In, Out, and Evolving: What Polyamory Looks Like Right Now
Oh, loves. It feels so good to be back in this space with you.
There’s something about sitting down—coffee nearby, a soft playlist humming in the background, and this blinking cursor—that helps me process the glorious, messy swirl of polyamorous life. Sometimes it feels like I’m juggling planets. Other times it’s like I’m floating in a constellation of kisses, growth, boundary-checks, and unexpected tenderness.
And so—because it’s been a minute—here’s the long-awaited journal update on who’s in, who’s out, and who’s orbiting in my universe right now.

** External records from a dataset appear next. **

==> config.mk <==
export PLATFORM = sky130hd
export DESIGN_NAME = rf_wb_arbiter
export DESIGN_NICKNAME = d
export VERILOG_FILES = /design/src/rtl/rf_pkg.sv /design/src/rtl/rr_arbiter.sv /design/src/rtl/rf_wb_arbiter.sv
export SDC_FILE = /design/constraint.sdc
export NUM_CORES = 1
export LEC_CHECK = 0
export ABC_AREA = 1
export ABC_CLOCK_PERIOD_IN_PS = 2840
export BUFFER_PORTS_ARGS = -buffer_cell sky130_fd_sc_hd__buf_2
export CAP_MARGIN = 20
export CORE_ASPECT_RATIO = 0.75
export CORE_MARGIN = 1.5
export CORE_UTILIZATION = 40
export DETAILED_ROUTE_END_ITERATION = 6
export GPL_ROUTABILITY_DRIVEN = 0
export PLACE_DENSITY_LB_ADDON = 0.05
export SYNTH_ARGS = -nofsm -noshare
export SYNTH_HDL_FRONTEND = slang
export SYNTH_SLANG_ARGS = --single-unit
export TNS_END_PERCENT = 50
==> constraint.sdc <==
create_clock -name clk -period 2.84 [get_ports clk]
set_input_delay 0.142 -clock clk [delete_from_list [all_inputs] [get_ports clk]]
set_output_delay 0.142 -clock clk [all_outputs]
set_load 0.02 [all_outputs]
==> src/rtl/rf_pkg.sv <==
// ---------------------------------------------------------------------------
// rf_pkg
//   Shared constants for the register-file writeback path.
//   REG_AW     : register address width (32 architectural registers)
//   XLEN       : register data width
//   NUM_WB_SRC : number of writeback sources sharing the RF write port
//   wb_src_e   : source IDs, also the requester index at the arbiter
//   rr_next    : round-robin successor of an index, wrapping mod n
// ---------------------------------------------------------------------------
package rf_pkg;

    localparam int REG_AW     = 5;
    localparam int XLEN       = 32;
    localparam int NUM_WB_SRC = 3;

    typedef enum logic [1:0] {
        SRC_ALU = 2'd0,
        SRC_LSU = 2'd1,
        SRC_MDU = 2'd2
    } wb_src_e;

    function automatic int rr_next(input int idx, input int n);
        return (idx + 1 >= n) ? 0 : idx + 1;
    endfunction

endpackage

==> src/rtl/rr_arbiter.sv <==
// ---------------------------------------------------------------------------
// rr_arbiter
//   Round-robin arbiter with an owned priority pointer. The search starts at
//   the pointer and wraps; the first asserted request wins. After a grant the
//   pointer moves just past the winner, so a continuously asserting source
//   yields to the others.
//   clk, rst_n  : clock, asynchronous active-low reset
//   req_i       : request vector
//   hold_i      : 1 = grant nothing this cycle
//   gnt_o       : one-hot grant (forced to zero while in reset)
//   gnt_idx_o   : index of the winner (valid when gnt_vld_o)
//   gnt_vld_o   : a grant is issued this cycle
// ---------------------------------------------------------------------------
module rr_arbiter
    import rf_pkg::*;
#(
    parameter int NREQ = 3,
    localparam int IW  = $clog2(NREQ)
) (
    input  logic            clk,
    input  logic            rst_n,
    input  logic [NREQ-1:0] req_i,
    input  logic            hold_i,
    output logic [NREQ-1:0] gnt_o,
    output logic [IW-1:0]   gnt_idx_o,
    output logic            gnt_vld_o
);

    logic [IW-1:0] ptr_q;
    logic [IW-1:0] idx;
    logic          found;
    int            cand;

    always_comb begin
        cand  = 0;
        found = 1'b0;
        idx   = '0;
        for (int off = 0; off < NREQ; off++) begin
            cand = int'(ptr_q) + off;
            if (cand >= NREQ) cand = cand - NREQ;
            if (!found && req_i[cand]) begin
                found = 1'b1;
                idx   = IW'(cand);
            end
        end
    end

    // rst_n gates the grant combinationally so no handshake can complete
    // while the block is held in reset.
    assign gnt_vld_o = found && !hold_i && rst_n;
    assign gnt_idx_o = idx;
    assign gnt_o     = gnt_vld_o ? (NREQ'(1) << idx) : '0;

    always_ff @(posedge clk or negedge rst_n) begin
        if (!rst_n) begin
            ptr_q <= '0;
        end else if (gnt_vld_o) begin
            ptr_q <= IW'(rr_next(int'(idx), NREQ));
        end
    end

endmodule

==> src/rtl/rf_wb_arbiter.sv <==
// ---------------------------------------------------------------------------
// rf_wb_arbiter
//   Shares the single RF write port among NREQ writeback sources, registers
//   the winning write for one cycle, and keeps the pending-write scoreboard
//   the issue stage uses for RAW/WAW stalls.
//   clk, rst_n           : clock, asynchronous active-low reset
//   req_valid/addr/data  : per-source write requests (slice i = source i)
//   req_ready            : one-hot grant; transfer on valid & ready
//   wb_hold              : suppress any grant this cycle
//   iss_valid, iss_rd    : issue-stage dispatch of an instruction writing rd
//   flush                : clear the scoreboard (arbiter/write stage unaffected)
//   rf_we/waddr/wdata    : registered RF write port
//   busy_vec             : bit r set while a write to r is pending; bit 0 = 0
// ---------------------------------------------------------------------------
module rf_wb_arbiter
    import rf_pkg::*;
#(
    parameter int NREQ = NUM_WB_SRC,
    parameter int AW   = REG_AW,
    parameter int DW   = XLEN
) (
    input  logic               clk,
    input  logic               rst_n,
    input  logic [NREQ-1:0]    req_valid,
    input  logic [NREQ*AW-1:0] req_addr,
    input  logic [NREQ*DW-1:0] req_data,
    output logic [NREQ-1:0]    req_ready,
    input  logic               wb_hold,
    input  logic               iss_valid,
    input  logic [AW-1:0]      iss_rd,
    input  logic               flush,
    output logic               rf_we,
    output logic [AW-1:0]      rf_waddr,
    output logic [DW-1:0]      rf_wdata,
    output logic [2**AW-1:0]   busy_vec
);

    localparam int IW   = $clog2(NREQ);
    localparam int NREG = 2**AW;

    logic [NREQ-1:0] gnt;
    logic [IW-1:0]   gnt_idx;
    logic            gnt_vld;
    logic [AW-1:0]   sel_addr;
    logic [DW-1:0]   sel_data;

    logic            rf_we_q;
    logic [AW-1:0]   rf_waddr_q;
    logic [DW-1:0]   rf_wdata_q;
    logic [NREG-1:0] busy_q, busy_d;

    rr_arbiter #(.NREQ(NREQ)) u_arb (
        .clk      (clk),
        .rst_n    (rst_n),
        .req_i    (req_valid),
        .hold_i   (wb_hold),
        .gnt_o    (gnt),
        .gnt_idx_o(gnt_idx),
        .gnt_vld_o(gnt_vld)
    );

    assign req_ready = gnt;
    assign sel_addr  = req_addr[int'(gnt_idx)*AW +: AW];
    assign sel_data  = req_data[int'(gnt_idx)*DW +: DW];

    // A granted write retires its scoreboard bit; a same-cycle issue to the
    // same register is a newer producer, so the set is applied last.
    always_comb begin
        busy_d = busy_q;
        if (flush) begin
            busy_d = '0;
        end else begin
            if (gnt_vld) busy_d[sel_addr] = 1'b0;
            if (iss_valid && iss_rd != '0) busy_d[iss_rd] = 1'b1;
        end
        busy_d[0] = 1'b0;
    end

    always_ff @(posedge clk or negedge rst_n) begin
        if (!rst_n) begin
            rf_we_q    <= 1'b0;
            rf_waddr_q <= '0;
            rf_wdata_q <= '0;
            busy_q     <= '0;
        end else begin
            // x0 writes are consumed but never reach the RF.
            rf_we_q <= gnt_vld && (sel_addr != '0);
            if (gnt_vld) begin
                rf_waddr_q <= sel_addr;
                rf_wdata_q <= sel_data;
            end
            busy_q <= busy_d;
        end
    end

    assign rf_we    = rf_we_q;
    assign rf_waddr = rf_waddr_q;
    assign rf_wdata = rf_wdata_q;
    assign busy_vec = busy_q;

    // Issue must stall on a busy destination; flush cancels the issue.
    a_no_issue_to_busy: assert property (@(posedge clk) disable iff (!rst_n)
        !(iss_valid && !flush && iss_rd != '0 && busy_q[iss_rd]));

endmodule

Let’s start with the men who have stayed steady in my life.
Orion—my earthy, dependable, steady love.
We’ve been connected for over four and a half years now, and his presence continues to anchor me. Seeing him recently reminded me just how nourishing that kind of long-standing connection can be. There’s a rhythm to our bond—something gentle and grounding, like a favorite sweater you didn’t realize you missed until you put it back on.
Chiron—my soulful, poetic, off-the-beaten-path love.
I posted a video when he came into town recently, and I don’t think I’ve ever seen him smile so big. He’s not just a lover—he’s a part of my soul. We’ve been connected for years, though our time together is sporadic. I made cakes for his stepdad for Father’s Day (yes, actual cakes, homemade with love), and delivering them felt like a small act of devotion—one of those quiet gestures that say, “I see you. I love you. Always.”
We’re not conventional. But we are true.
And sometimes, that’s more than enough.
Now, for the heartaches and endings.
Sapio and I are no longer together.
I’ve already shared a little about that, but I want to say again—it was painful. And necessary.
There was beauty in what we shared. There was also tension, resistance, and repeated patterns that no longer served either of us. I’m still holding gratitude. Still learning. Still softening around the edges of that goodbye.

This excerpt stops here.